▶ Instructions to follow: Track down every line below that holds "barWidth" and copy it.

▶ Study material:
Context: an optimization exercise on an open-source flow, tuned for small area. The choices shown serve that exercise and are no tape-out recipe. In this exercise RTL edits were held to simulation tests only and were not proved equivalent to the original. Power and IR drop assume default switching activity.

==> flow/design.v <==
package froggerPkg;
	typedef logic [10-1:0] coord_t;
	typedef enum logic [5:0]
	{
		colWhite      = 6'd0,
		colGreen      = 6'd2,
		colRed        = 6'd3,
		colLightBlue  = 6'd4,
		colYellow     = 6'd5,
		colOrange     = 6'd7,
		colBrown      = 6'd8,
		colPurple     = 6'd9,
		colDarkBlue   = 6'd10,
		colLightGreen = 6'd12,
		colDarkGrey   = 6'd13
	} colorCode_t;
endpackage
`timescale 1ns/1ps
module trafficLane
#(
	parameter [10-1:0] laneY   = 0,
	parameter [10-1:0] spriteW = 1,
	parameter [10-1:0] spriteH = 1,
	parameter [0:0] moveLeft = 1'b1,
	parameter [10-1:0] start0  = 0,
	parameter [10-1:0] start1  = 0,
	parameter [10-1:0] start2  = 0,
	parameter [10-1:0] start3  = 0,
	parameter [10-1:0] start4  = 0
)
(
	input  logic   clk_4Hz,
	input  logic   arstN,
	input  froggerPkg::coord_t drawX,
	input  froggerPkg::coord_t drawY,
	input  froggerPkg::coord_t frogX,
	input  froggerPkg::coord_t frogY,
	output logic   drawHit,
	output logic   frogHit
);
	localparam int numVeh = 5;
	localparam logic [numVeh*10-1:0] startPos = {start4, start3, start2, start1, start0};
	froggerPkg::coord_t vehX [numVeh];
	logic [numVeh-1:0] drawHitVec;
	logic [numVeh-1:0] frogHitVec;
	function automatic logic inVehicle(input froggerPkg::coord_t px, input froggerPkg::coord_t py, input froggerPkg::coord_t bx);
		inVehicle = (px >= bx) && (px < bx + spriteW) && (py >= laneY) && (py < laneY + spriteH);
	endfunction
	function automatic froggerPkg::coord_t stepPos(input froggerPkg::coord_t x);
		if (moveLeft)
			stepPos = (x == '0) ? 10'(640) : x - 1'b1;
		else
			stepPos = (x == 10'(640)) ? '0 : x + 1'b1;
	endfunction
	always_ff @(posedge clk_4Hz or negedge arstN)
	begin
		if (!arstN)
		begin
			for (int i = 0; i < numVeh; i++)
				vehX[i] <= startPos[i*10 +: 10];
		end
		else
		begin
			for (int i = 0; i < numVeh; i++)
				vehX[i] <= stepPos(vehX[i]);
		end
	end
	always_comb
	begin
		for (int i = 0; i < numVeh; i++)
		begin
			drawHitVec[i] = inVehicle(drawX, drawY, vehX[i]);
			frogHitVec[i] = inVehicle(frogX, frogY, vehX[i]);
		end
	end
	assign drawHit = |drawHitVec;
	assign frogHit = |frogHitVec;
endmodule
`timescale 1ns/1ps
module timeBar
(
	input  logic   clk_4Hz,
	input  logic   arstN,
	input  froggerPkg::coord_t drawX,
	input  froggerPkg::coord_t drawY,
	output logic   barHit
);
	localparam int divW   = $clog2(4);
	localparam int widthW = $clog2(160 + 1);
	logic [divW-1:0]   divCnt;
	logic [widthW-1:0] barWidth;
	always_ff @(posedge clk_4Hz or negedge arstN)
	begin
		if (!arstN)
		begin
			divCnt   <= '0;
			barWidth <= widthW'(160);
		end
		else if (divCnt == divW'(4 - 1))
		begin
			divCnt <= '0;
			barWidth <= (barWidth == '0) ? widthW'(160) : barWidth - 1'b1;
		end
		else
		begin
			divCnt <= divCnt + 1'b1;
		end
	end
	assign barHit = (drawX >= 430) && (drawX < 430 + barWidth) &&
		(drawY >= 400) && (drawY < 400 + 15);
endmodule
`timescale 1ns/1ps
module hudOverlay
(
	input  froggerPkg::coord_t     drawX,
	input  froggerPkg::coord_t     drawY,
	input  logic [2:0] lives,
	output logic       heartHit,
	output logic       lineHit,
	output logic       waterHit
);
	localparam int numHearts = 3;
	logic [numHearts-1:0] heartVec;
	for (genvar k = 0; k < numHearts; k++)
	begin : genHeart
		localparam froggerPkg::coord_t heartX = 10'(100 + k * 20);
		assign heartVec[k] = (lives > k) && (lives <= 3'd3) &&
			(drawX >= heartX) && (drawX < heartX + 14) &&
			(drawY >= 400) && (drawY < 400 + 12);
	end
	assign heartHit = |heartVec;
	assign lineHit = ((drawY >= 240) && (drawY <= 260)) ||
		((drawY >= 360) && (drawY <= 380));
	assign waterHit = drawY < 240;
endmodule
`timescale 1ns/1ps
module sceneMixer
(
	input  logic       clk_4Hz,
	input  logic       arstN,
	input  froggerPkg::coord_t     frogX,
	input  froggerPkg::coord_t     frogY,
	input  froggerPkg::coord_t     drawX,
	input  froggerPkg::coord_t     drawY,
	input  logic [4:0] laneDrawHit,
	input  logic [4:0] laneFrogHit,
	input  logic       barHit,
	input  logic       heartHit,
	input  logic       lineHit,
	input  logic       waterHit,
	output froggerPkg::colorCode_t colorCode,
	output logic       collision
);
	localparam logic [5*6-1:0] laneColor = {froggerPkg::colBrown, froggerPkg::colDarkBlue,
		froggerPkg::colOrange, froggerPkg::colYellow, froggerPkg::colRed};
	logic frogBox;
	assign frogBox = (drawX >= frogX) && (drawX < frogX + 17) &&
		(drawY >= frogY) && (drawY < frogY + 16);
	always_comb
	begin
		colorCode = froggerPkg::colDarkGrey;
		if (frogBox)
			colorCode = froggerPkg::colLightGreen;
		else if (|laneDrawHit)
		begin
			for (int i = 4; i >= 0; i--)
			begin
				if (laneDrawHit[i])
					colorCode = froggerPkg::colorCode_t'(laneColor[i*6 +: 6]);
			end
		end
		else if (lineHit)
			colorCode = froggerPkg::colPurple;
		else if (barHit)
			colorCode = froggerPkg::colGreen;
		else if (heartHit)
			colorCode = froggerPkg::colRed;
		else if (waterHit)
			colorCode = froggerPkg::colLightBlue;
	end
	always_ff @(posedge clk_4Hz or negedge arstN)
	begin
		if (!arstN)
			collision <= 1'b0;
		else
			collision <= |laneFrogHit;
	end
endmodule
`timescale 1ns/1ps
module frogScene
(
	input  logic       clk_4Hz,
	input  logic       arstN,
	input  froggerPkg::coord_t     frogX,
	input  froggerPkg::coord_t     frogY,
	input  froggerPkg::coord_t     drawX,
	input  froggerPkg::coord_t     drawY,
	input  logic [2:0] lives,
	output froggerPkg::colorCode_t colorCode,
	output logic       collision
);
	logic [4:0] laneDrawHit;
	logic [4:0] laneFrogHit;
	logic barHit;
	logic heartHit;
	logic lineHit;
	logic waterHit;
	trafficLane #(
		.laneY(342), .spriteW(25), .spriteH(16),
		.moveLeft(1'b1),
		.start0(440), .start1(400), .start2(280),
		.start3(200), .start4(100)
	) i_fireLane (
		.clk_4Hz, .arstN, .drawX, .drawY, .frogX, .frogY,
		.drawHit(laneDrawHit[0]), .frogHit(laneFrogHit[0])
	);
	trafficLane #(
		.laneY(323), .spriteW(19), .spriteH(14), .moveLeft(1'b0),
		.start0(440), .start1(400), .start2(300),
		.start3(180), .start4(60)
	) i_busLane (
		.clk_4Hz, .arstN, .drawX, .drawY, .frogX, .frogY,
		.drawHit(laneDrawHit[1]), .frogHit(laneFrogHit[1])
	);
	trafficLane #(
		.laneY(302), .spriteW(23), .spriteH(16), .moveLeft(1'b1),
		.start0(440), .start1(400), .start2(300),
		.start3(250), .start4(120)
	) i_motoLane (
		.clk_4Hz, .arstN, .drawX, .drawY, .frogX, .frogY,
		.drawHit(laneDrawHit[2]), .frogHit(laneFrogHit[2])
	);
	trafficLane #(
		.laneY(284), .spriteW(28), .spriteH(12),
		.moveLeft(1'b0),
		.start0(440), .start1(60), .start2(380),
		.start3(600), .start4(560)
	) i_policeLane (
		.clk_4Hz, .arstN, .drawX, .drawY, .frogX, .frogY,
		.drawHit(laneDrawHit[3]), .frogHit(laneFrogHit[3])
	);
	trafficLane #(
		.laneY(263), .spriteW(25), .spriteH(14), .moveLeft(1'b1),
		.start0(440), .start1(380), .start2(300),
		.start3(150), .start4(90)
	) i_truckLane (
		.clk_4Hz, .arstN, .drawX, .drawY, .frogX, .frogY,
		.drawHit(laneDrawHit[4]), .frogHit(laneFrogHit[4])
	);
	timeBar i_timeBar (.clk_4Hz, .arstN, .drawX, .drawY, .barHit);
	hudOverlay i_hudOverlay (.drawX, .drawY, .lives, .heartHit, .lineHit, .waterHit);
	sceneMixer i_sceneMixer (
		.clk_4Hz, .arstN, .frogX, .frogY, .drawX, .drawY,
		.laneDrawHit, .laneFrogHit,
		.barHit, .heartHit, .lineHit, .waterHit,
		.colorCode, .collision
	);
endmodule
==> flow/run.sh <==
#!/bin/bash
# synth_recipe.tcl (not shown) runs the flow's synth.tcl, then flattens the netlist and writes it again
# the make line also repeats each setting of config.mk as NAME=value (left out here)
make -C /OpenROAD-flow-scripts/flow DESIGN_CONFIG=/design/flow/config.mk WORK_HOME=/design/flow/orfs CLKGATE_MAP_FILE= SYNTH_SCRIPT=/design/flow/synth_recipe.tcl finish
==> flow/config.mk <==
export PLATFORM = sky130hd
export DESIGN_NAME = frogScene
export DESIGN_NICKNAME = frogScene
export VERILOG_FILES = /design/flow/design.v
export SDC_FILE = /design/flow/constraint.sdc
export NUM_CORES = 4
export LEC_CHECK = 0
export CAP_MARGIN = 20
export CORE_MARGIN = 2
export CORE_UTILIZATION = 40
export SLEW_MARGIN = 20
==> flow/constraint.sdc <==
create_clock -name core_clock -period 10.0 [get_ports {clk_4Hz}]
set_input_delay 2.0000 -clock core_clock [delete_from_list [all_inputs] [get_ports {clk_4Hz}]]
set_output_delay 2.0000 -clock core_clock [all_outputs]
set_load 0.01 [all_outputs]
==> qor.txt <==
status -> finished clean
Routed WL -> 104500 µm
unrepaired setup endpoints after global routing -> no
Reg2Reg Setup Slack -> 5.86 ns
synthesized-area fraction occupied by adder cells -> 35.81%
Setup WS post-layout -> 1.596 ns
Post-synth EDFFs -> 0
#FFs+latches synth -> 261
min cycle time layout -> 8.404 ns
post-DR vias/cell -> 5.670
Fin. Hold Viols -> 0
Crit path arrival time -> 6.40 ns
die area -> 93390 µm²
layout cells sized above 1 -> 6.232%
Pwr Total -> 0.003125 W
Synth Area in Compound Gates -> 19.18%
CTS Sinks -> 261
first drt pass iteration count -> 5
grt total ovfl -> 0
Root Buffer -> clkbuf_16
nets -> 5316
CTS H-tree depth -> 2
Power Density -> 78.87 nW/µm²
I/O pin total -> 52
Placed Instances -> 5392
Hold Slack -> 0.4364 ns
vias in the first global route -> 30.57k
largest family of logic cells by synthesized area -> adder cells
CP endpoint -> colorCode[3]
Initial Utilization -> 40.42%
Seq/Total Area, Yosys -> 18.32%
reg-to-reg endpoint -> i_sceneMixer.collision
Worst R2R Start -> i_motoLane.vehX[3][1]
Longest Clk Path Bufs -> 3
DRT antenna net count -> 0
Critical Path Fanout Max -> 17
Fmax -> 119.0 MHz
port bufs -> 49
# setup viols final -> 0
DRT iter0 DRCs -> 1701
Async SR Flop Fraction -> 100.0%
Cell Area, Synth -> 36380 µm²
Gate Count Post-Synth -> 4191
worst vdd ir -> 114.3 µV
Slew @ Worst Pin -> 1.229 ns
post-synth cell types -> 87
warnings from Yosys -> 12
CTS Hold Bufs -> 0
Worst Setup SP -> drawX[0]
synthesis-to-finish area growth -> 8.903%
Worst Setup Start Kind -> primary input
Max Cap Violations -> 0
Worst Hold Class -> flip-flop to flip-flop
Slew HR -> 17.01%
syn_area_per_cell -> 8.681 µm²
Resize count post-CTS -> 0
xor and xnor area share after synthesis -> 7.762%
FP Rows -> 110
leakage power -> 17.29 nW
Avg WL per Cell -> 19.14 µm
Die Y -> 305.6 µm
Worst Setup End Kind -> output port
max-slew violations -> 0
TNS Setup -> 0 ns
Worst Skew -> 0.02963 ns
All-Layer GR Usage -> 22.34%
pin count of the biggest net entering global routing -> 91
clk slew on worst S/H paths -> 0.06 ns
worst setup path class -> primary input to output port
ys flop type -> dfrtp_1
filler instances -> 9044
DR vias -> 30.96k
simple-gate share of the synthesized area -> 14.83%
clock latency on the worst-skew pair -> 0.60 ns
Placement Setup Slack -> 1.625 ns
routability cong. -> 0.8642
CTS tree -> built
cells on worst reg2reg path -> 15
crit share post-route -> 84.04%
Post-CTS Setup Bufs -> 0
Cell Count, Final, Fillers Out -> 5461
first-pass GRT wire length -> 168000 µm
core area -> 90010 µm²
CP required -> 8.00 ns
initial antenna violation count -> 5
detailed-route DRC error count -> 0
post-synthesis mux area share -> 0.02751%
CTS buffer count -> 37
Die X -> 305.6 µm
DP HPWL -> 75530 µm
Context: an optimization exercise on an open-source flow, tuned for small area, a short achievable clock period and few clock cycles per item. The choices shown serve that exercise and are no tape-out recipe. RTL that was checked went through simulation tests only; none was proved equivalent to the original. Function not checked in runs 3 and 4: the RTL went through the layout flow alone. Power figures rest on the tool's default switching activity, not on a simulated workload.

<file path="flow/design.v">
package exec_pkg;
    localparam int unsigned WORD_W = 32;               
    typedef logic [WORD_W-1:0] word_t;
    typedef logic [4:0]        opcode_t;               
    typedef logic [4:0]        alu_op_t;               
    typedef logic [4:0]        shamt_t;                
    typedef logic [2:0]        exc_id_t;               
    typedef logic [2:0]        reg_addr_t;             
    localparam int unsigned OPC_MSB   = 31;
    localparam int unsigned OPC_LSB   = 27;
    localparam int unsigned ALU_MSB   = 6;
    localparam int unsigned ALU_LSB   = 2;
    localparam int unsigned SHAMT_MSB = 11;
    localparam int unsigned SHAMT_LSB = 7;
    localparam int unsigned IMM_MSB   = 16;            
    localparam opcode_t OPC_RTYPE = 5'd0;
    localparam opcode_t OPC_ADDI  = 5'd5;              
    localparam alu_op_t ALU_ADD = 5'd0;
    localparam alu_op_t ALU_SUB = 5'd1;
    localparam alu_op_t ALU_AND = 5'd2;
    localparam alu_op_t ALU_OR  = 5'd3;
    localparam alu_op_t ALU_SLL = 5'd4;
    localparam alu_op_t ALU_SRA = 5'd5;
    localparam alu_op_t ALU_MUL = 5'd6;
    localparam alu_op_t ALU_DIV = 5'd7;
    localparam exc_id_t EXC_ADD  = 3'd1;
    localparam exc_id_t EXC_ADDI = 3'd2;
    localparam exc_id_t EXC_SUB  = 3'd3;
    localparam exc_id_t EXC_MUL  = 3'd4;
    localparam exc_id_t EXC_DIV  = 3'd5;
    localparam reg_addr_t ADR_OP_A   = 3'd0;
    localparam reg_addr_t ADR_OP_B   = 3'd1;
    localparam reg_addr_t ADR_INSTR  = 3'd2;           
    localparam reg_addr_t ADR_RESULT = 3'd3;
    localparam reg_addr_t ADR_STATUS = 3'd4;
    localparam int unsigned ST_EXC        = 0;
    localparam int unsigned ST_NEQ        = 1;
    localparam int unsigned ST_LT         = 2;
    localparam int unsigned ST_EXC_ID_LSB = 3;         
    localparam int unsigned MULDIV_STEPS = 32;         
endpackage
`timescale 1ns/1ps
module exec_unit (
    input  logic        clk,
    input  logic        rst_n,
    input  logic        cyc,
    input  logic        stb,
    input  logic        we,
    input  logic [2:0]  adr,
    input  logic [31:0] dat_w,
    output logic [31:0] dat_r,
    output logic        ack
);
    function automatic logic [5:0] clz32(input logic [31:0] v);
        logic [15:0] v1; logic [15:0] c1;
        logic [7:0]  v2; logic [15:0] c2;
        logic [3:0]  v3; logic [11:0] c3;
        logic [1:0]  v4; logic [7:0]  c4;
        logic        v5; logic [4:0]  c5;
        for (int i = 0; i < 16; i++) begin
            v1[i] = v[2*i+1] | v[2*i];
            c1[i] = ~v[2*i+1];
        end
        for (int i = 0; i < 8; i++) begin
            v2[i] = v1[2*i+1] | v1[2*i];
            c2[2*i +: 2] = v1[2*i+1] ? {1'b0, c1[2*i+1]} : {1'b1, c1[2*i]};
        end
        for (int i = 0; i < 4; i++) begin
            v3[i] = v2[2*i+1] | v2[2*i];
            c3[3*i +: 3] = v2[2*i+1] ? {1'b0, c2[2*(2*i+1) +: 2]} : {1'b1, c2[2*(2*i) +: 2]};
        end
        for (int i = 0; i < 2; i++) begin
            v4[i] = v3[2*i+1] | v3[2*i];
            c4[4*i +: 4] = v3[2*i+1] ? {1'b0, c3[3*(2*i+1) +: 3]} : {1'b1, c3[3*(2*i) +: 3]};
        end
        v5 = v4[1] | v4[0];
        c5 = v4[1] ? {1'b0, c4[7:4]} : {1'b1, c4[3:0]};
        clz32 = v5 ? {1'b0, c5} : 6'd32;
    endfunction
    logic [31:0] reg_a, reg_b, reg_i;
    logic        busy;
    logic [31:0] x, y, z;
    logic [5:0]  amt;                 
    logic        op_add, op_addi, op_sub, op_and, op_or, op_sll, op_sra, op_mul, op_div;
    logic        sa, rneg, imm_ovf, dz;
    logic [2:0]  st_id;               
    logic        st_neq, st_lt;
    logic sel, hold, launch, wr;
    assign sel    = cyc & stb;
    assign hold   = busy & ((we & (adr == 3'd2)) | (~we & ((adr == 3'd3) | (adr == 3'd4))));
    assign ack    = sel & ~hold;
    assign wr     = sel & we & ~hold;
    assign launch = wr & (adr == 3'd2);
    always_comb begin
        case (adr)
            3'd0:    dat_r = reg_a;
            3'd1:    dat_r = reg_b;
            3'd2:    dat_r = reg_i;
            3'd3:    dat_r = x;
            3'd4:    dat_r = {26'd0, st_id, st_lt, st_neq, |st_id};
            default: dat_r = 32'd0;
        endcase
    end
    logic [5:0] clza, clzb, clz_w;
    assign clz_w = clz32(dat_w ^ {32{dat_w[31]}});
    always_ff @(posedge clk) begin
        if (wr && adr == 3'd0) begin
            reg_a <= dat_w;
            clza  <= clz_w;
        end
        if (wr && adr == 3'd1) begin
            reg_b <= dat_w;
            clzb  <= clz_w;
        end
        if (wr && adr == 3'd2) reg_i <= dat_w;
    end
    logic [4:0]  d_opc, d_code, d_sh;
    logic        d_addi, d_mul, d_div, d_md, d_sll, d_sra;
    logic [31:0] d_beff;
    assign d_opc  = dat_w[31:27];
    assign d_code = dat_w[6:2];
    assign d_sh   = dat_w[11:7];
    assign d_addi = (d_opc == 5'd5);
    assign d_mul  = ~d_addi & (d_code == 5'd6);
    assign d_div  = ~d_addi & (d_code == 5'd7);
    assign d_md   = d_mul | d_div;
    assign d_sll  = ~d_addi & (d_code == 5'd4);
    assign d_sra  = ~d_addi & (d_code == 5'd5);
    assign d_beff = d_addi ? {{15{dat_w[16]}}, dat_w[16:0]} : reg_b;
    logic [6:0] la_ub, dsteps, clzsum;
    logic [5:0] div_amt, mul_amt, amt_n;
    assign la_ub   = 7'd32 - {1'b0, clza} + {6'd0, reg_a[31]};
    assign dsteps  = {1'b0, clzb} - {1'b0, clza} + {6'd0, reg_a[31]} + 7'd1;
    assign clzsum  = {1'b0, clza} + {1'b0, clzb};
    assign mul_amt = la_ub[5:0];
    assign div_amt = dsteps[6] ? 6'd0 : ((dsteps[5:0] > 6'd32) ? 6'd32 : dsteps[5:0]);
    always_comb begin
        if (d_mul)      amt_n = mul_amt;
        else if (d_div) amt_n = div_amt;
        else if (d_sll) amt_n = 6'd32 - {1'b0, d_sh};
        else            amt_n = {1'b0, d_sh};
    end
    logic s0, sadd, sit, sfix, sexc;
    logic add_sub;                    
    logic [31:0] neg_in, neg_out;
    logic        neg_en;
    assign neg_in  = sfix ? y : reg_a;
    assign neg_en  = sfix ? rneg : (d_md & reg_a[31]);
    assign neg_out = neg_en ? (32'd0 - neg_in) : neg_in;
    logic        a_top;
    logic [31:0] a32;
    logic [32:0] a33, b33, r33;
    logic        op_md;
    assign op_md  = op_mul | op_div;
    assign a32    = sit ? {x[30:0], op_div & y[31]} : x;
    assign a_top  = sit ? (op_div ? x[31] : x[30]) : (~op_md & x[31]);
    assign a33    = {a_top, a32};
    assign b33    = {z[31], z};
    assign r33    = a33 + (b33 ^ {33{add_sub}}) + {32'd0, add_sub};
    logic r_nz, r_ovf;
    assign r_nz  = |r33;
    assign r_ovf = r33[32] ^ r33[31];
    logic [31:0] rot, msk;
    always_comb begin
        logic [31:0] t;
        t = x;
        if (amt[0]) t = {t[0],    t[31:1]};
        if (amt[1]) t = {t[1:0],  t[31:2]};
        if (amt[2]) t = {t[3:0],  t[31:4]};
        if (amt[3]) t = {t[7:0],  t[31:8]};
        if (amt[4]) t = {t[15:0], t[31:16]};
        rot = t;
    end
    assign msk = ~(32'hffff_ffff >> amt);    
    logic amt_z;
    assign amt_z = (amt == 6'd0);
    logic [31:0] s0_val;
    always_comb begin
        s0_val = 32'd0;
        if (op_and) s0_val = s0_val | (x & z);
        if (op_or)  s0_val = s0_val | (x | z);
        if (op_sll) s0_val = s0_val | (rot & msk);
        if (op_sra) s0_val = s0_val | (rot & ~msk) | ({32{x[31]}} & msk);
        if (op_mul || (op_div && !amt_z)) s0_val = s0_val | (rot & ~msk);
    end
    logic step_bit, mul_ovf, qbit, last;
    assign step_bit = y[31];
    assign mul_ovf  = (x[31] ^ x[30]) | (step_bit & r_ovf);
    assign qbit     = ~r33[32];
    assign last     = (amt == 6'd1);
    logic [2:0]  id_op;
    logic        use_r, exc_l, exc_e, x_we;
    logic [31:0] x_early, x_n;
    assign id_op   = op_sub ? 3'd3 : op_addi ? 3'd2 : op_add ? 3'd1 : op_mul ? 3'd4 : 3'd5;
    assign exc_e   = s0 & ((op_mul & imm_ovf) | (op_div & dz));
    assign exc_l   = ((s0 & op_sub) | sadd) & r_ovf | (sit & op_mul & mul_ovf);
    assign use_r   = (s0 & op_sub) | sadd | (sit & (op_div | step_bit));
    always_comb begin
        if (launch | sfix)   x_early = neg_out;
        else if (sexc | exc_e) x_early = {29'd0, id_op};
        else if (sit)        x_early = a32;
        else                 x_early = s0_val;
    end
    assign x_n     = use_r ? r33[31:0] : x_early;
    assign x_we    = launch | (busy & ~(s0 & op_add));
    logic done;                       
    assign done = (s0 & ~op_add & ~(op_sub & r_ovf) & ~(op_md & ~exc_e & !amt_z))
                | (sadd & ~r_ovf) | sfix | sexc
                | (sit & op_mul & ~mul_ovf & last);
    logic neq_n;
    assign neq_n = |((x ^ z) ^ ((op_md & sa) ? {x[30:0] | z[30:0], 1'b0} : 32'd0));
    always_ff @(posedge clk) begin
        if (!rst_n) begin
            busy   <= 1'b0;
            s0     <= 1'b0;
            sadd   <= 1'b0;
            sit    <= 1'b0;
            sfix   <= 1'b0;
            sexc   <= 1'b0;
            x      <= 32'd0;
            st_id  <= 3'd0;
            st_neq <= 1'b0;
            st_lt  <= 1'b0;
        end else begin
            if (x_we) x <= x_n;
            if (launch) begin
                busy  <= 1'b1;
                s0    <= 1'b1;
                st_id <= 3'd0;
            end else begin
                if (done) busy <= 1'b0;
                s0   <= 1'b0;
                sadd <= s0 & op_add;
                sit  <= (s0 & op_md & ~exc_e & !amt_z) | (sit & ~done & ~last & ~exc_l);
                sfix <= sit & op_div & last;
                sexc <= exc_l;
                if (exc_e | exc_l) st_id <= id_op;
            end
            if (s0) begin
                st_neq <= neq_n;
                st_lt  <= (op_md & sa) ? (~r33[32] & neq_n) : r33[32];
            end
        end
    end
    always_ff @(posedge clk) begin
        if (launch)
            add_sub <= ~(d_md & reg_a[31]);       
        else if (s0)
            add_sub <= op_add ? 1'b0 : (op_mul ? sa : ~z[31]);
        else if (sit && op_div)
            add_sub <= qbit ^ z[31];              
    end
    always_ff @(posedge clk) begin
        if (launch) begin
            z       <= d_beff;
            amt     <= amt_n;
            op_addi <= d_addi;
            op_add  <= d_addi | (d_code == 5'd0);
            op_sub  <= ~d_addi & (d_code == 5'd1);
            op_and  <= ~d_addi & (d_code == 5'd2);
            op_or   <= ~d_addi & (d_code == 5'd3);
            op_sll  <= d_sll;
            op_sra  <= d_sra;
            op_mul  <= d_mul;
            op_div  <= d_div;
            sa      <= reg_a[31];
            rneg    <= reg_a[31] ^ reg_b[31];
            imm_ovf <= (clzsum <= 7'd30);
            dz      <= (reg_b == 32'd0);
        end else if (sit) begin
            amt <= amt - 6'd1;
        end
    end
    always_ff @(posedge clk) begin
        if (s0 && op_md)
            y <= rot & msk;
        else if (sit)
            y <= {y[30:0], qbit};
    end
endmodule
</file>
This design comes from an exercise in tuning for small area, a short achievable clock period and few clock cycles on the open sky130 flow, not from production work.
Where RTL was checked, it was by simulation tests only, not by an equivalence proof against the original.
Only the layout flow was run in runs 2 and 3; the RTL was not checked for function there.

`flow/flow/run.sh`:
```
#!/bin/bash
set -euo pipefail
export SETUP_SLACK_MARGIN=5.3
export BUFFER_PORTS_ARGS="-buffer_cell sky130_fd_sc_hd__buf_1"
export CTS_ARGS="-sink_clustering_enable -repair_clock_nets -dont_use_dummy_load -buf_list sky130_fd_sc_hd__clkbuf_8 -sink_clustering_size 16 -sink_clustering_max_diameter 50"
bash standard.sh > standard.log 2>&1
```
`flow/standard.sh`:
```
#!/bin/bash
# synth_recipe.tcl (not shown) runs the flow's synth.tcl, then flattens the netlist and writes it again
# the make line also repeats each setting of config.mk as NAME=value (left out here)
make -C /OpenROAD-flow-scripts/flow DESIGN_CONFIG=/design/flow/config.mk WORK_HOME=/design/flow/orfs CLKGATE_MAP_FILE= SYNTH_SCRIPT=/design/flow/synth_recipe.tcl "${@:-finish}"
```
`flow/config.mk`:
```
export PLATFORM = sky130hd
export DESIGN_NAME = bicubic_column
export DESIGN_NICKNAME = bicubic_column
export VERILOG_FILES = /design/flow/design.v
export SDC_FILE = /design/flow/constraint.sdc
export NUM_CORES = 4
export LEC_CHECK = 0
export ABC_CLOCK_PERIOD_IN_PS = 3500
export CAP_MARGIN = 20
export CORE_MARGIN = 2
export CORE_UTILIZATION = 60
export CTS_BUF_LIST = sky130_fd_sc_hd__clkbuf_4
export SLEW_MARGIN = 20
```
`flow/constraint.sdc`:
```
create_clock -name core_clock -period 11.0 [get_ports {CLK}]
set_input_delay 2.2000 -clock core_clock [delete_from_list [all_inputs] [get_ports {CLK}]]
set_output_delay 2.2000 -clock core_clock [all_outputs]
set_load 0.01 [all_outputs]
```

▶ Completed exercise:
	logic [widthW-1:0] barWidth;
			barWidth <= widthW'(160);
			barWidth <= (barWidth == '0) ? widthW'(160) : barWidth - 1'b1;
	assign barHit = (drawX >= 430) && (drawX < 430 + barWidth) &&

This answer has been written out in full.